Postgres on Kubernetes/VMware

Поиск
Список
Период
Сортировка
От George Sexton
Тема Postgres on Kubernetes/VMware
Дата
Msg-id 82f63aa3-6d11-1361-1457-12829c05cf2a@mhsoftware.com
обсуждение исходный текст
Список pgsql-general

Everyone,

 I’ve run into an issue that’s got me stumped and I would be really grateful for any ideas. We’re deploying Postgres 11.8 on Kubernetes 1.17.9. The nodes are running RedHat EL 7.9 with the latest kernel for that distribution.

 We create a Kubernetes pod that runs Postgres. It’s setup with /pgdata going to a PersistentVolumeClaim that’s thin provisioned with a size set at 500GB. Initially, the allocated size of the PersistentVolumeClaim’s corresponding disk file (VMware .VMDK) is around 12GB. However, the size of the .VMDK keeps increasing at roughly 150-300MB/Hour even though the size of the /pgdata folder as shown by df is stable around 230MB. To try to troubleshoot this, I set up Postgres to put the pg_wal folder on a different partition. That didn’t make any difference.

 Replication is turned on for this Postgres instance, and it was observed that the replica’s .VMDK file grew at a rate of 25MB/Hour.

 I’ve checked to make sure that the partition is mounted with the DISCARD option. I created a test program that would allocate disk space, and then free it. I confirmed that when DISCARD is used for mount, VMware will reclaim the space as expected. For example, if the .VMDK grows to 20GB during a test, it shrinks back down to some size like 1GB when the test completes.

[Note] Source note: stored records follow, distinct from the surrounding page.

$ cat config.mk
export PLATFORM = sky130hd
export DESIGN_NAME = hwmon_reading_convert_top
export DESIGN_NICKNAME = d
export VERILOG_FILES = /design/src/design/hrc_pkg.sv /design/src/design/hrc_front.sv /design/src/design/hrc_div_cell.sv /design/src/design/hrc_back.sv /design/src/design/hwmon_reading_convert_top.sv
export SDC_FILE = /design/constraint.sdc
export NUM_CORES = 1
export LEC_CHECK = 0
export BUFFER_PORTS_ARGS = -buffer_cell sky130_fd_sc_hd__buf_2
export CAP_MARGIN = 5
export CORE_MARGIN = 2
export CORE_UTILIZATION = 40
export CTS_CLUSTER_SIZE = 16
export DETAILED_ROUTE_END_ITERATION = 10
export GPL_ROUTABILITY_DRIVEN = 1
export PLACE_DENSITY_LB_ADDON = 0.2
export SLEW_MARGIN = 40
export SYNTH_ARGS = -nofsm -noshare
export SYNTH_HDL_FRONTEND = slang
export SYNTH_HIERARCHICAL = 1
export SYNTH_SLANG_ARGS = --single-unit
$ cat constraint.sdc
create_clock -name clk -period 8.9 [get_ports clk]
set_clock_uncertainty 0.05 [all_clocks]
set_input_delay 0.89 -clock clk [delete_from_list [all_inputs] [get_ports clk]]
set_output_delay 0.89 -clock clk [all_outputs]
set_load 0.05 [all_outputs]
**config.mk**
```make
export PLATFORM = sky130hd
export DESIGN_NAME = utf8_to_utf16_decoder_core
export DESIGN_NICKNAME = d
export VERILOG_FILES = /design/src/u8u16_pkg.sv /design/src/utf8_to_utf16_decoder_core.sv
export SDC_FILE = /design/constraint.sdc
export NUM_CORES = 1
export LEC_CHECK = 0
export ABC_AREA = 1
export BUFFER_PORTS_ARGS = -buffer_cell sky130_fd_sc_hd__buf_4
export CAP_MARGIN = 20
export CORE_MARGIN = 10
export CORE_UTILIZATION = 38
export DETAILED_ROUTE_END_ITERATION = 8
export PLACE_DENSITY = 0.6
export SYNTH_ARGS = -nofsm -noshare
export SYNTH_HDL_FRONTEND = slang
export SYNTH_SLANG_ARGS = --single-unit
```
**constraint.sdc**
```tcl
create_clock -name clock -period 7.4 [get_ports clock]
set_input_delay 1.48 -clock clock [delete_from_list [all_inputs] [get_ports clock]]
set_output_delay 1.48 -clock clock [all_outputs]
set_load 0.01 [all_outputs]
```
**src/u8u16_pkg.sv**
```systemverilog
// UTF-8 to UTF-16 decoder package: result status codes, decode constants
// and the result transaction struct. No dependencies.
`default_nettype none

package u8u16_pkg;

   localparam int unsigned CpWidth   = 31;
   localparam int unsigned UnitWidth = 16;

   localparam logic [2:0] STATUS_UNIT       = 3'd0;
   localparam logic [2:0] STATUS_BAD_LEAD   = 3'd1;
   localparam logic [2:0] STATUS_BROKEN     = 3'd2;
   localparam logic [2:0] STATUS_ILLEGAL    = 3'd3;
   localparam logic [2:0] STATUS_INCOMPLETE = 3'd4;

   localparam logic [CpWidth-1:0] BOM_VALUE      = 31'h0000_FEFF;
   localparam logic [CpWidth-1:0] MAX_CODE_POINT = 31'h0010_FFFF;
   localparam logic [CpWidth-1:0] SURR_MASK      = 31'h7FFF_F800;
   localparam logic [CpWidth-1:0] SURR_BASE      = 31'h0000_D800;
   localparam logic [CpWidth-1:0] MIN_LEN2       = 31'h0000_0080;
   localparam logic [CpWidth-1:0] MIN_LEN3       = 31'h0000_0800;
   localparam logic [CpWidth-1:0] MIN_LEN4       = 31'h0001_0000;
   localparam logic [CpWidth-1:0] BMP_MAX        = 31'h0000_FFFF;
   localparam logic [20:0]        PLANE_OFFSET   = 21'h01_0000;
   localparam logic [5:0]         HIGH_SURR_TAG  = 6'b110110;
   localparam logic [5:0]         LOW_SURR_TAG   = 6'b110111;

   typedef struct packed {
      logic [UnitWidth-1:0] code_unit;
      logic [2:0]           status;
      logic                 byte_consumed;
      logic                 last_result;
   } result_type;

endpackage

`default_nettype wire

```
**src/utf8_to_utf16_decoder_core.sv**
```systemverilog
// UTF-8 to UTF-16 decoder core: input register, single-pass decode, result
// register with one overflow slot for the second half of a surrogate pair.
// Depends on u8u16_pkg.
//
//   channel | direction | ports
//   --------+-----------+--------------------------------------------------
//   req     | in        | req_valid, req_stall, req_in_byte, req_end_of_buffer
//   rsp     | out       | rsp_valid, rsp_stall, rsp_code_unit, rsp_status,
//           |           | rsp_byte_consumed, rsp_last_result
//
// One byte per cycle while req_stall is low; a result passes through the input register and then the result register.
// A surrogate pair holds the input register while the
// overflow slot drains. Synchronous reset restores the stream-start state.
// rsp_stall backs up through the result register into req_stall.
`default_nettype none

module utf8_to_utf16_decoder_core (
   input  wire logic                            clock,
   input  wire logic                            reset,
   input  wire logic                            req_valid,
   output logic                                 req_stall,
   input  wire logic [7:0]                      req_in_byte,
   input  wire logic                            req_end_of_buffer,
   output logic                                 rsp_valid,
   input  wire logic                            rsp_stall,
   output logic [u8u16_pkg::UnitWidth-1:0]      rsp_code_unit,
   output logic [2:0]                           rsp_status,
   output logic                                 rsp_byte_consumed,
   output logic                                 rsp_last_result
);
   import u8u16_pkg::*;

   logic                 s1_valid_ff, s1_valid_in;
   logic [7:0]           s1_byte_ff, s1_byte_in;
   logic                 s1_eob_ff, s1_eob_in;

   logic [CpWidth-1:0]   cp_ff, cp_in;
   logic [2:0]           rem_ff, rem_in;
   logic [2:0]           len_ff, len_in;
   logic                 start_ff, start_in;

   result_type           rsp_ff, rsp_in;
   logic                 rsp_valid_ff, rsp_valid_in;
   result_type           pend_ff, pend_in;
   logic                 pend_valid_ff, pend_valid_in;

   logic                 out_free;
   logic                 advance;
   logic                 accept;

   logic [1:0]           res_cnt;
   result_type           res0, res1;
   logic [CpWidth-1:0]   cont_bits, cp_merge;
   logic [4:0]           shamt;
   logic [2:0]           rem_dec;
   logic                 cp_bad;
   logic [20:0]          plane_val;
   logic                 open_after;
   result_type           unit_res, err_res, inc_res;

   assign out_free  = !rsp_valid_ff || !rsp_stall;
   assign advance   = s1_valid_ff && !pend_valid_ff && out_free;
   assign req_stall = s1_valid_ff && !advance;
   assign accept    = req_valid && !req_stall;

   always_comb begin
      s1_valid_in = s1_valid_ff;
      s1_byte_in  = s1_byte_ff;
      s1_eob_in   = s1_eob_ff;
      if (accept) begin
         s1_valid_in = 1'b1;
         s1_byte_in  = req_in_byte;
         s1_eob_in   = req_end_of_buffer;
      end else if (advance) begin
         s1_valid_in = 1'b0;
      end
   end

   always_comb begin
      rem_dec   = rem_ff - 3'd1;
      unique case (rem_dec)
         3'd0:    shamt = 5'd0;
         3'd1:    shamt = 5'd6;
         3'd2:    shamt = 5'd12;
         3'd3:    shamt = 5'd18;
         3'd4:    shamt = 5'd24;
         default: shamt = 5'd30;
      endcase
      cont_bits = {{(CpWidth-6){1'b0}}, s1_byte_ff[5:0]};
      cp_merge  = cp_ff | (cont_bits << shamt);

      cp_bad = 1'b0;
      if (len_ff == 3'd2 && cp_merge < MIN_LEN2) cp_bad = 1'b1;
      if (len_ff == 3'd3 && cp_merge < MIN_LEN3) cp_bad = 1'b1;
      if (len_ff == 3'd4 && cp_merge < MIN_LEN4) cp_bad = 1'b1;
      if (len_ff > 3'd4 || len_ff < 3'd2)        cp_bad = 1'b1;
      if ((cp_merge & SURR_MASK) == SURR_BASE)   cp_bad = 1'b1;
      if (cp_merge > MAX_CODE_POINT)             cp_bad = 1'b1;

      plane_val = cp_merge[20:0] - PLANE_OFFSET;
   end

   always_comb begin
      cp_in    = cp_ff;
      rem_in   = rem_ff;
      len_in   = len_ff;
      start_in = start_ff;
      res_cnt  = 2'd0;
      open_after = 1'b0;

      unit_res = '{code_unit: '0, status: STATUS_UNIT, byte_consumed: 1'b1,
                   last_result: 1'b0};
      err_res  = '{code_unit: '0, status: STATUS_BAD_LEAD, byte_consumed: 1'b1,
                   last_result: 1'b1};
      inc_res  = '{code_unit: '0, status: STATUS_INCOMPLETE, byte_consumed: 1'b1,
                   last_result: 1'b1};
      res0 = unit_res;
      res1 = unit_res;

      if (rem_ff == 3'd0) begin
         priority casez (s1_byte_ff)
            8'b0???????: begin
               res0.code_unit = {8'h00, s1_byte_ff};
               res_cnt  = 2'd1;
               len_in   = 3'd1;
               start_in = 1'b0;
            end
            8'b110?????: begin
               cp_in  = {20'd0, s1_byte_ff[4:0], 6'd0};
               rem_in = 3'd1;
               len_in = 3'd2;
            end
            8'b1110????: begin
               cp_in  = {15'd0, s1_byte_ff[3:0], 12'd0};
               rem_in = 3'd2;
               len_in = 3'd3;
            end
            8'b11110???: begin
               cp_in  = {10'd0, s1_byte_ff[2:0], 18'd0};
               rem_in = 3'd3;
               len_in = 3'd4;
            end
            8'b111110??: begin
               cp_in  = {5'd0, s1_byte_ff[1:0], 24'd0};
               rem_in = 3'd4;
               len_in = 3'd5;
            end
            8'b1111110?: begin
               cp_in  = {s1_byte_ff[0], 30'd0};
               rem_in = 3'd5;
               len_in = 3'd6;
            end
            default: begin
               res0 = err_res;
               res_cnt = 2'd1;
            end
         endcase
         open_after = (res_cnt == 2'd0);
      end else if (s1_byte_ff[7:6] == 2'b10) begin
         cp_in  = cp_merge;
         rem_in = rem_dec;
         if (rem_dec == 3'd0) begin
            if (cp_bad) begin
               res0 = err_res;
               res0.status = STATUS_ILLEGAL;
               res_cnt = 2'd1;
            end else begin
               if (cp_merge > BMP_MAX) begin
                  res0.code_unit = {HIGH_SURR_TAG, plane_val[19:10]};
                  res1.code_unit = {LOW_SURR_TAG, plane_val[9:0]};
                  res_cnt = 2'd2;
               end else if (cp_merge != BOM_VALUE || !start_ff) begin
                  res0.code_unit = cp_merge[UnitWidth-1:0];
                  res_cnt = 2'd1;
               end
               cp_in    = '0;
               len_in   = 3'd1;
               start_in = 1'b0;
            end
         end else begin
            open_after = 1'b1;
         end
      end else begin
         res0 = err_res;
         res0.status        = STATUS_BROKEN;
         res0.byte_consumed = 1'b0;
         res_cnt = 2'd1;
      end

      if (res0.status != STATUS_UNIT) begin
         cp_in    = '0;
         rem_in   = 3'd0;
         len_in   = 3'd1;
         start_in = 1'b1;
      end

      if (open_after && s1_eob_ff) begin
         res0    = inc_res;
         res_cnt = 2'd1;
      end else if (res_cnt == 2'd2) begin
         res1.last_result = 1'b1;
      end else begin
         res0.last_result = 1'b1;
      end
   end

   always_comb begin
      rsp_in        = rsp_ff;
      rsp_valid_in  = rsp_valid_ff;
      pend_in       = pend_ff;
      pend_valid_in = pend_valid_ff;
      if (pend_valid_ff && out_free) begin
         rsp_in        = pend_ff;
         rsp_valid_in  = 1'b1;
         pend_valid_in = 1'b0;
      end else if (advance) begin
         rsp_in       = res0;
         rsp_valid_in = (res_cnt != 2'd0);
         if (res_cnt == 2'd2) begin
            pend_in       = res1;
            pend_valid_in = 1'b1;
         end
      end else if (out_free) begin
         rsp_valid_in = 1'b0;
      end
   end

   always_ff @(posedge clock) begin
      if (reset) begin
         s1_valid_ff   <= 1'b0;
         rsp_valid_ff  <= 1'b0;
         pend_valid_ff <= 1'b0;
         cp_ff         <= '0;
         rem_ff        <= 3'd0;
         len_ff        <= 3'd1;
         start_ff      <= 1'b1;
      end else begin
         s1_valid_ff   <= s1_valid_in;
         rsp_valid_ff  <= rsp_valid_in;
         pend_valid_ff <= pend_valid_in;
         if (advance) begin
            cp_ff    <= cp_in;
            rem_ff   <= rem_in;
            len_ff   <= len_in;
            start_ff <= start_in;
         end
      end
   end

   always_ff @(posedge clock) begin
      s1_byte_ff <= s1_byte_in;
      s1_eob_ff  <= s1_eob_in;
      rsp_ff     <= rsp_in;
      pend_ff    <= pend_in;
   end

   assign rsp_valid         = rsp_valid_ff;
   assign rsp_code_unit     = rsp_ff.code_unit;
   assign rsp_status        = rsp_ff.status;
   assign rsp_byte_consumed = rsp_ff.byte_consumed;
   assign rsp_last_result   = rsp_ff.last_result;

endmodule

`default_nettype wire
```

 To try to sort this out, I’ve done the following:

  1. Written the test program and confirmed that on the ESXI Host/VCenter space reclamation works.
  2. Moved the pg_wal directory to another partition.
  3. Changed Auto-Vacuum frequency to run less often (12 hours).
  4. Executed “vacuum full”, followed by fstrim </mount point> from the Kubernetes node. This freed perhaps 12 MB from the /pgdata folder, and around 19MB from the .VMDK size.
  5. Checked the /proc/fd descriptors for the running connections and confirmed no unusual temp files are opened.
  6. Confirmed the replication is working as expected.
  7. Set archive_mode off to eliminate that as a source of noise.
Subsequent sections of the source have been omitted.